### INPUT DATA
--- src/rtl/age_cls_pkg.sv ---
package age_cls_pkg;
   typedef enum logic {
      CFG_THRESH = 1'b0,
      CFG_RATIO  = 1'b1
   } cfg_sel_e;

   typedef struct packed {
      logic head;
      logic late;
   } flit_tag_t;
endpackage

--- src/rtl/age_scaler.sv ---
module age_scaler #(
   parameter int AGE_W   = 12,
   parameter int RES_W   = 16,
   parameter int RATIO_W = 4,
   parameter int FRAC_SH = 2
) (
   input  logic [AGE_W-1:0]   age_in,
   input  logic [RES_W-1:0]   resid,
   input  logic [RATIO_W-1:0] ratio,
   output logic [AGE_W-1:0]   age_out,
   output logic               sat
);
   localparam int PW  = RES_W + RATIO_W;
   localparam int SW  = PW + 1;
   localparam int PAD = SW - AGE_W;

   if (PW < AGE_W) begin : g_bad_width
      $error("age_scaler: RES_W+RATIO_W must be at least AGE_W");
   end
   if (FRAC_SH >= PW) begin : g_bad_shift
      $error("age_scaler: FRAC_SH too large");
   end

   logic [PW-1:0] prod;
   logic [PW-1:0] scaled;
   logic [SW-1:0] sum;

   assign prod = {{RATIO_W{1'b0}}, resid} * {{RES_W{1'b0}}, ratio};

   if (FRAC_SH == 0) begin : g_noshift
      assign scaled = prod;
   end else begin : g_shift
      assign scaled = prod >> FRAC_SH;
   end

   assign sum     = {1'b0, scaled} + {{PAD{1'b0}}, age_in};
   assign sat     = sum > {{PAD{1'b0}}, {AGE_W{1'b1}}};
   assign age_out = sat ? {AGE_W{1'b1}} : sum[AGE_W-1:0];

   // the result never falls below the incoming age (no wrap)
   always_comb begin
      p_no_wrap_r3: assert (age_out >= age_in || $isunknown(age_in) || $isunknown(resid) || $isunknown(ratio));
   end
endmodule

--- src/rtl/thr_table.sv ---
module thr_table
   import age_cls_pkg::*;
#(
   parameter int SRC_W     = 5,
   parameter int AGE_W     = 12,
   parameter int RATIO_W   = 4,
   parameter int RATIO_RST = 4
) (
   input  logic               clk,
   input  logic               rst_n,
   input  logic               cfg_we,
   input  cfg_sel_e           cfg_sel,
   input  logic [SRC_W-1:0]   cfg_idx,
   input  logic [AGE_W-1:0]   cfg_data,
   input  logic [SRC_W-1:0]   rd_idx,
   output logic [AGE_W-1:0]   rd_thr,
   output logic [RATIO_W-1:0] ratio
);
   localparam int NSRC = 1 << SRC_W;

   if (RATIO_W > AGE_W) begin : g_bad_ratio
      $error("thr_table: RATIO_W must not exceed AGE_W");
   end
   if (RATIO_RST >= (1 << RATIO_W)) begin : g_bad_rst
      $error("thr_table: RATIO_RST does not fit");
   end

   logic [AGE_W-1:0] thr_q [NSRC];

   for (genvar i = 0; i < NSRC; i++) begin : g_entry
      always_ff @(posedge clk) begin
         if (!rst_n)
            thr_q[i] <= {AGE_W{1'b1}};
         else if (cfg_we && cfg_sel == CFG_THRESH && cfg_idx == SRC_W'(i))
            thr_q[i] <= cfg_data;
      end
   end

   always_ff @(posedge clk) begin
      if (!rst_n)
         ratio <= RATIO_W'(RATIO_RST);
      else if (cfg_we && cfg_sel == CFG_RATIO)
         ratio <= cfg_data[RATIO_W-1:0];
   end

   assign rd_thr = thr_q[rd_idx];

   // ratio changes only on a ratio write
   p_ratio_hold_r9: assert property (@(posedge clk) disable iff (!rst_n)
      !(cfg_we && cfg_sel == CFG_RATIO) |=> $stable(ratio));
endmodule

--- src/rtl/age_stage.sv ---
module age_stage
   import age_cls_pkg::*;
#(
   parameter int FLIT_W = 128
) (
   input  logic              clk,
   input  logic              rst_n,
   input  logic              in_valid,
   output logic              in_ready,
   input  logic [FLIT_W-1:0] in_flit,
   input  flit_tag_t         in_tag,
   output logic              out_valid,
   input  logic              out_ready,
   output logic [FLIT_W-1:0] out_flit,
   output flit_tag_t         out_tag
);
   logic v_q;

   assign in_ready  = !v_q || out_ready;
   assign out_valid = v_q;

   always_ff @(posedge clk) begin
      if (!rst_n)
         v_q <= 1'b0;
      else if (in_ready)
         v_q <= in_valid;
   end

   always_ff @(posedge clk) begin
      if (in_valid && in_ready) begin
         out_flit <= in_flit;
         out_tag  <= in_tag;
      end
   end

   p_hold_stable_r7: assert property (@(posedge clk) disable iff (!rst_n)
      out_valid && !out_ready |=> out_valid && $stable(out_flit) && $stable(out_tag));
   p_accept_shows_r7: assert property (@(posedge clk) disable iff (!rst_n)
      in_valid && in_ready |=> out_valid);
endmodule

--- src/rtl/resp_age_classifier.sv ---
module resp_age_classifier
   import age_cls_pkg::*;
#(
   parameter int FLIT_W    = 128,
   parameter int AGE_W     = 12,
   parameter int AGE_LSB   = 96,
   parameter int SRC_W     = 5,
   parameter int SRC_LSB   = 108,
   parameter int TYPE_POS  = 127,
   parameter int PRIO_POS  = 126,
   parameter int RES_W     = 16,
   parameter int RATIO_W   = 4,
   parameter int FRAC_SH   = 2,
   parameter int RATIO_RST = 4
) (
   input  logic              clk,
   input  logic              rst_n,
   input  logic              in_valid,
   output logic              in_ready,
   input  logic [FLIT_W-1:0] in_flit,
   input  logic              in_head,
   input  logic [RES_W-1:0]  in_resid,
   output logic              out_valid,
   input  logic              out_ready,
   output logic [FLIT_W-1:0] out_flit,
   output logic              out_head,
   output logic              out_late,
   input  logic              cfg_we,
   input  logic              cfg_sel,
   input  logic [SRC_W-1:0]  cfg_idx,
   input  logic [AGE_W-1:0]  cfg_data
);
   localparam int AGE_MSB = AGE_LSB + AGE_W - 1;
   localparam int SRC_MSB = SRC_LSB + SRC_W - 1;

   if (AGE_MSB >= FLIT_W || SRC_MSB >= FLIT_W || TYPE_POS >= FLIT_W || PRIO_POS >= FLIT_W) begin : g_bad_pos
      $error("resp_age_classifier: header field outside flit");
   end
   if ((PRIO_POS >= AGE_LSB && PRIO_POS <= AGE_MSB) || (TYPE_POS >= AGE_LSB && TYPE_POS <= AGE_MSB)
       || PRIO_POS == TYPE_POS) begin : g_bad_overlap
      $error("resp_age_classifier: header fields overlap");
   end
   if (!(SRC_LSB > AGE_MSB || SRC_MSB < AGE_LSB)) begin : g_bad_src
      $error("resp_age_classifier: source field overlaps age");
   end

   logic [AGE_W-1:0]   age_in, age_new, thr;
   logic [SRC_W-1:0]   src;
   logic [RATIO_W-1:0] ratio;
   logic               is_resp, late, sat;
   logic [FLIT_W-1:0]  nxt_flit;
   flit_tag_t          in_tag, out_tag;

   assign age_in  = in_flit[AGE_LSB +: AGE_W];
   assign src     = in_flit[SRC_LSB +: SRC_W];
   assign is_resp = in_flit[TYPE_POS];

   thr_table #(
      .SRC_W(SRC_W), .AGE_W(AGE_W), .RATIO_W(RATIO_W), .RATIO_RST(RATIO_RST)
   ) u_tab (
      .clk(clk), .rst_n(rst_n),
      .cfg_we(cfg_we), .cfg_sel(cfg_sel_e'(cfg_sel)),
      .cfg_idx(cfg_idx), .cfg_data(cfg_data),
      .rd_idx(src), .rd_thr(thr), .ratio(ratio)
   );

   age_scaler #(
      .AGE_W(AGE_W), .RES_W(RES_W), .RATIO_W(RATIO_W), .FRAC_SH(FRAC_SH)
   ) u_scale (
      .age_in(age_in), .resid(in_resid), .ratio(ratio),
      .age_out(age_new), .sat(sat)
   );

   always_comb begin
      late     = in_head && is_resp && (age_new > thr);
      nxt_flit = in_flit;
      if (in_head)
         nxt_flit[AGE_LSB +: AGE_W] = age_new;
      if (late)
         nxt_flit[PRIO_POS] = 1'b1;
   end

   assign in_tag = '{head: in_head, late: late};

   age_stage #(.FLIT_W(FLIT_W)) u_stage (
      .clk(clk), .rst_n(rst_n),
      .in_valid(in_valid), .in_ready(in_ready),
      .in_flit(nxt_flit), .in_tag(in_tag),
      .out_valid(out_valid), .out_ready(out_ready),
      .out_flit(out_flit), .out_tag(out_tag)
   );

   assign out_head = out_tag.head;
   assign out_late = out_tag.late;

   logic unused_sat;
   assign unused_sat = sat;

   // lateness only on response headers, and always with priority set
   p_late_resp_r5: assert property (@(posedge clk) disable iff (!rst_n)
      out_valid && out_late |-> out_head && out_flit[TYPE_POS]);
   p_late_prio_r4: assert property (@(posedge clk) disable iff (!rst_n)
      out_valid && out_late |-> out_flit[PRIO_POS]);
   // a freshly accepted header leaves no younger than it came in
   p_age_grows_r2: assert property (@(posedge clk) disable iff (!rst_n)
      in_valid && in_ready && in_head |=>
         out_flit[AGE_LSB +: AGE_W] >= $past(in_flit[AGE_LSB +: AGE_W]));
   // body flits leave unchanged
   p_body_pass_r6: assert property (@(posedge clk) disable iff (!rst_n)
      in_valid && in_ready && !in_head |=> out_flit == $past(in_flit) && !out_late);
endmodule

--- config.mk ---
export PLATFORM = sky130hd
export DESIGN_NAME = resp_age_classifier
export DESIGN_NICKNAME = d
export VERILOG_FILES = /design/src/rtl/age_cls_pkg.sv /design/src/rtl/age_scaler.sv /design/src/rtl/thr_table.sv /design/src/rtl/age_stage.sv /design/src/rtl/resp_age_classifier.sv
export SDC_FILE = /design/constraint.sdc
export NUM_CORES = 1
export LEC_CHECK = 0
export ABC_AREA = 1
export BUFFER_PORTS_ARGS = -buffer_cell sky130_fd_sc_hd__buf_2
export CAP_MARGIN = 30
export CORE_MARGIN = 1.5
export CORE_UTILIZATION = 55
export CTS_CLUSTER_DIAMETER = 30
export DETAILED_ROUTE_END_ITERATION = 16
export PLACE_DENSITY = 0.75
export SLEW_MARGIN = 10
export SYNTH_ARGS = -nofsm -noshare
export SYNTH_HDL_FRONTEND = slang
export SYNTH_SLANG_ARGS = --single-unit
--- constraint.sdc ---
create_clock -name clk -period 22.2 [get_ports clk]
set_input_delay 4.44 -clock clk [delete_from_list [all_inputs] [get_ports clk]]
set_output_delay 4.44 -clock clk [all_outputs]
set_load 0.02 [all_outputs]
==> flow_summary.json, run 1 <==
{
  "status": "finished, final reports clean",
  "r2r_start": "u_tab.ratio[3]$_SDFFE_PN0P_",
  "core_um2": 44300,
  "rr_worst_depth": 32,
  "worst_path_most_repeated_cell": "inv_1",
  "ios": 300,
  "rr_endpoint": "u_stage.out_flit[126]$_SDFFCE_PP1P_",
  "grt_pass1_vias": 19100,
  "io_buffers": 299,
  "fmax_ghz": 0.0978,
  "layout_commonest_cell": "nand2_1",
  "nets": 2902,
  "finalHoldWorstSlack_ns": 0.560,
  "drive_gt1_share_pct": 20.6,
  "drv_slew": 0,
  "hold_viol_final": 0,
  "antenna_found_initial": 1,
  "postRouteWirelength_um": 69900,
  "synth.distinct_cells": 43,
  "startpoint_type": "primary input",
  "grt-ovfl-total": 0,
  "syn-cell-area_um2": 24800,
  "slowest_stage": "fa_1",
  "clk_pin_slew_worst_paths_ns": 0.04,
  "setup_tns_ns": 0,
  "firstDrtPassIters": 8,
  "drt_iter0_drc": 2352,
  "instances_no_fill": 3336,
  "slew_headroom_pct": 29.5,
  "syn-num-nets": 2626,
  "die_h_um": 215,
  "area_growth_pct": 21.2,
  "vias": 19400,
  "syn_inst": 2382,
  "synth.avg_cell_area_um2": 10.4,
  "crit_end": "u_stage.out_flit[126]$_SDFFCE_PP1P_",
  "finalCritPeriodShare_pct": 46.0,
  "fin_util_pct": 67.8,
  "n_fill_cell": 3262,
  "cts.root.buffer_cell": "clkbuf_16",
  "p_seq_share_pct": 38.3,
  "powerDensity_nw_per_um2": 100,
  "tightest_slew_ns": 1.05,
  "grt_pass1_wl_um": 106000,
  "cts_setup_buffers": 0,
  "critPathRequiredTime_ns": 22.56,
  "clock-sinks": 519,
  "worst_hold_path_type": "reg -> reg",
  "end_kind": "flop",
  "slowest_delay_ns": 0.53,
  "die_area_um2": 46400,
  "dp_hpwl_um": 43600,
  "p_total_mw": 3.01,
  "post-route-drc-count": 0,
  "htree_levels": 3,
  "cts_resized": 0,
  "numCtsBuffers": 100,
  "rsz0062_at_grt": "false",
  "yosysSeqAreaShare_pct": 62.6,
  "cp-startpoint": "in_resid[5]",
  "clk_latency_ns": 0.65,
  "wl_per_cell_um": 20.9,
  "swShare_pct": 26.8,
  "placed_area_um2": 26600,
  "start_util_pct": 56.0,
  "cap_violations": 0,
  "cts_tree": "yes",
  "worst-path-max-fanout": 12,
  "ant_nets": 0,
  "mostFrequentLayoutCells": "670 x nand2_1, 514 x edfxtp_1, 298 x buf_2",
  "cts.hold.buffers_added": 0,
  "fin_ws_ns": 11.98,
  "worstSetupPathType": "in -> reg",
  "internal_power_mw": 2.20,
  "hp-start": "u_stage.out_valid$_SDFFE_PN0N_",
  "ys_ff_latch": 519,
  "clockPowerShare_pct": 48.4,
  "peakVddDrop_mv": 0.0688,
  "p_switching_uw": 808,
  "critPathArrivalTime_ns": 10.58,
  "leakagePower_nw": 11.8,
  "place_worst_setup_slack_ns": 11.46,
  "period_minus_slack_ns": 10.22,
  "fin_area_um2": 30100,
  "setup_viol": 0,
  "clockBufferDepth": 3,
  "gp_congestion": 0.942,
  "grt_max_degree": 86,
  "place_inst": 3136,
  "r2r_slack_ns": 15.22,
  "die_width_um": 215,
  "viasPerCell": 5.83,
  "yosysWarningCount": 0,
  "track_usage_pct": 29.7,
  "p_comb_share_pct": 13.3,
  "rows": 77,
  "finClkSkew_ns": 0.0376
}
## synthesized netlist by cell type (all sizes together)
master   count  area, µm²
o311ai       2       17.5
nor2       283       1090
dfxtp        5        100
ha          47        588
fa          29        581
nand3       74        523
nand4        4       25.0
a31o         1       8.76
a31oi       12       75.1
xnor2        7       61.3
o2111ai      1       8.76
a21o         3       22.5
and3         1       6.26
a32o         9       90.1
nor3         9       55.1
a21boi       1       7.51
clkbuf     158        593
a21oi       31        174
or2          3       18.8
nand3b       3       26.3
nand2      689       2640
xor2        13        114
edfxtp     514      15400
o221ai      68        596
buf          8       65.1
o22ai       28        175
inv        164        616
o211ai       4       30.0
o21bai       1       7.51
o21ai      210       1050
## state kept, by name, indices dropped and copies added (netlist names)
signal,count
u_stage.out_valid,1
u_stage.out_tag,2
u_stage.out_flit,128
u_tab.thr_q,384
u_tab.ratio,4
## metal layers
| layer | GRT usage (%) | up-vias | part of all wire, % |
|---|---|---|---|
| met1 | 38.3 | 9241 | 37 |
| met5 | 0 | - | 0 |
| met3 | 6.26 | 180 | 11 |
| met2 | 48.5 | 1282 | 48 |
| met4 | 13.4 | 0 | 3.6 |
| li1 | - | 8738 | - |
## cell families (layout without fill, tap and decap cells)
logic type,count (synthesis),count (layout),synth area share [%]
AOI/OAI and AO/OA,371,371,9.13
xor gates and xnor gates,20,20,0.706
adders and majority gates,76,76,4.71
buffers and inverters,330,691,5.14
DFF,519,519,62.6
other,0,1,0
and+or+nand+nor,1066,1066,17.7
## worst max-delay path: cells and delay by family
family	cells	cell delay, ns
simple gates	17	2.70
fa+ha+maj	5	2.17
buf+inv	9	0.64
xor+xnor	1	0.12
compound gates	3	0.48
## how the worst min path moves through the flow
stage                                     end  slack [ns]  cells after the start
4_1_cts        u_stage.out_valid$_SDFFE_PN0N_        0.56                      2
6_report       u_stage.out_valid$_SDFFE_PN0N_        0.56                      2
5_1_grt        u_stage.out_valid$_SDFFE_PN0N_        0.60                      2
3_3_place_gp   u_stage.out_valid$_SDFFE_PN0N_        0.52                      2
3_5_place_dp   u_stage.out_valid$_SDFFE_PN0N_        0.56                      2
2_1_floorplan     u_tab.ratio[0]$_SDFFE_PN0P_        0.57                      2
## power groups by stage
stage / Sequential (mW) / Clock (mW) / Combinational, mW
2_1_floorplan: 1.19 / 0 / 0.263
3_3_place_gp: 1.17 / 0 / 0.375
3_5_place_dp: 1.17 / 0 / 0.390
4_1_cts: 1.15 / 1.47 / 0.392
5_1_grt: 1.16 / 1.51 / 0.434
6_report: 1.15 / 1.46 / 0.399
## area by class of cell
type / instances / area (µm²) / share of cell area, %
multi-input combinational: 1533 / 8010 / 26.6
inverter: 164 / 619 / 2.06
timing repair buffer: 340 / 1850 / 6.15
clock inverter: 74 / 731 / 2.43
antenna: 1 / 2.50 / 0.00832
sequential: 519 / 15500 / 51.7
tap: 592 / 741 / 2.46
clock buffer: 113 / 2580 / 8.59
Note: power is estimated with default switching activity, not from simulation.
==> run 2: changes to the inputs <==
Clock period 22.2 ns to 9.98 ns, I/O delays scaled along.
==> run 2 against run 1 <==
  * Cell area increased by 0.95%
  * Non-clock buffer count increased by 4
  * Sequential power grew 120%
==> flow_summary.json, run 2 (synthesized netlist as in run 1, its figures left out) <==
{
  "status": "finished, final reports clean",
  "cts_resized": 0,
  "place_inst": 3136,
  "rows": 77,
  "n_fill_cell": 3222,
  "clock-sinks": 519,
  "seq_area_um2": 15500,
  "drt_iter0_drc": 2596,
  "cap_violations": 0,
  "antenna_found_initial": 0,
  "cts_tree": "yes",
  "post-route-drc-count": 0,
  "clk_latency_ns": 0.64,
  "tightest_slew_ns": 1.05,
  "finalCritPeriodShare_pct": 77.2,
  "die_h_um": 215,
  "fin_area_um2": 30400,
  "clk_pin_slew_worst_paths_ns": 0.04,
  "grt_pass1_vias": 19300,
  "drv_slew": 0,
  "gp_congestion": 0.937,
  "finClkSkew_ns": 0.0366,
  "core_um2": 44300,
  "clockBufferDepth": 3,
  "wl_per_cell_um": 21.0,
  "nets": 2908,
  "cts.hold.buffers_added": 0,
  "leakagePower_nw": 11.9,
  "grt_max_degree": 146,
  "ant_nets": 0,
  "firstDrtPassIters": 6,
  "rsz0062_at_grt": "false",
  "worst_path_most_repeated_cell": "inv_1",
  "cts_setup_buffers": 0,
  "fmax_ghz": 0.130,
  "hold_viol_final": 0,
  "largest_registers": "u_tab.thr_q (384), u_stage.out_flit (128), u_tab.ratio (4)",
  "largest-register": "u_tab.thr_q",
  "start_util_pct": 56.0,
  "slowest_delay_ns": 0.53,
  "setup_viol": 0,
  "fin_ws_ns": 2.28,
  "critPathArrivalTime_ns": 8.06,
  "startpoint_type": "primary input",
  "drive_gt1_share_pct": 21.1,
  "cts.root.buffer_cell": "clkbuf_16",
  "dp_hpwl_um": 43800,
  "layout_commonest_cell": "nand2_1",
  "numCtsBuffers": 102,
  "critPathRequiredTime_ns": 10.34,
  "slowest_stage": "fa_1",
  "vias": 19600,
  "grt_pass1_wl_um": 107000,
  "postRouteWirelength_um": 70400,
  "powerDensity_nw_per_um2": 229,
  "grt-ovfl-total": 0,
  "track_usage_pct": 30.0,
  "n_antenna_cell": 0,
  "die_width_um": 215,
  "instances_no_fill": 3344,
  "peakVddDrop_mv": 0.166,
  "ios": 300,
  "multi_input_area_um2": 8010,
  "worstSetupPathType": "in -> reg",
  "placed_area_um2": 26600,
  "worst_hold_path_type": "reg -> reg",
  "die_area_um2": 46400,
  "slew_headroom_pct": 30.1,
  "place_worst_setup_slack_ns": 1.70,
  "io_buffers": 299,
  "end_kind": "flop",
  "largest_reg_flops": 384,
  "area_growth_pct": 22.4,
  "worst-path-max-fanout": 12,
  "viasPerCell": 5.86,
  "period_minus_slack_ns": 7.70,
  "htree_levels": 3,
  "mostFrequentLayoutCells": "670 x nand2_1, 514 x edfxtp_1, 298 x buf_2",
  "setup_tns_ns": 0
}
run 2: area by class of cell:
class | count | share of cell area (%)
multi-input cells | 1533 | 26.4
inverters | 164 | 2.04
repair buffers | 344 | 6.22
flip-flops and latches | 519 | 51.2
clock buffers | 115 | 8.60
well taps | 592 | 2.44
clock inverters | 77 | 3.14
run 2: critical path: cells and delay by family:
family,cells,cell delay (ns)
and+or+nand+nor,17,2.65
adders and majority gates,5,2.18
buffers and inverters,9,0.62
AOI/OAI and AO/OA,3,0.48
xor gates and xnor gates,1,0.11
run 2: final timing paths:
check	start	end	slack, ns	cells after the start
max	in_resid[5]	u_stage.out_flit[126]$_SDFFCE_PP1P_	2.28	35
min	u_stage.out_valid$_SDFFE_PN0N_	u_stage.out_valid$_SDFFE_PN0N_	0.58	2
max reg2reg	u_tab.ratio[3]$_SDFFE_PN0P_	u_stage.out_flit[126]$_SDFFCE_PP1P_	2.98	30
min reg2reg	u_stage.out_valid$_SDFFE_PN0N_	u_stage.out_valid$_SDFFE_PN0N_	0.58	2
run 2: stage by stage:
step	util (%)	power [mW]	hold WS [ns]
2_1_floorplan	-	3.23	0.574
3_3_place_gp	60.1	3.43	0.520
3_5_place_dp	60.1	3.47	0.573
4_1_cts	68.1	6.94	0.580
5_1_grt	68.5	7.15	0.626
6_report	68.5	6.94	0.583
run 2: metal layers:
| metal | GRT usage, % | wire length, µm |
|---|---|---|
| met3 | 6.84 | 8270 |
| met1 | 38.0 | 25600 |
| met4 | 12.8 | 2500 |
| met2 | 49.6 | 34100 |
| met5 | 0 | 0 |
run 2: report_power, final:
group / internal [mW] / switching (mW)
registers: 2.53 / 0.0373
logic: 0.271 / 0.616
clock network: 2.31 / 1.17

### AIM OF THE EXERCISE
If a line in the records holds the string "must", copy it.

### WRITTEN RESPONSE
      $error("age_scaler: RES_W+RATIO_W must be at least AGE_W");
      $error("thr_table: RATIO_W must not exceed AGE_W");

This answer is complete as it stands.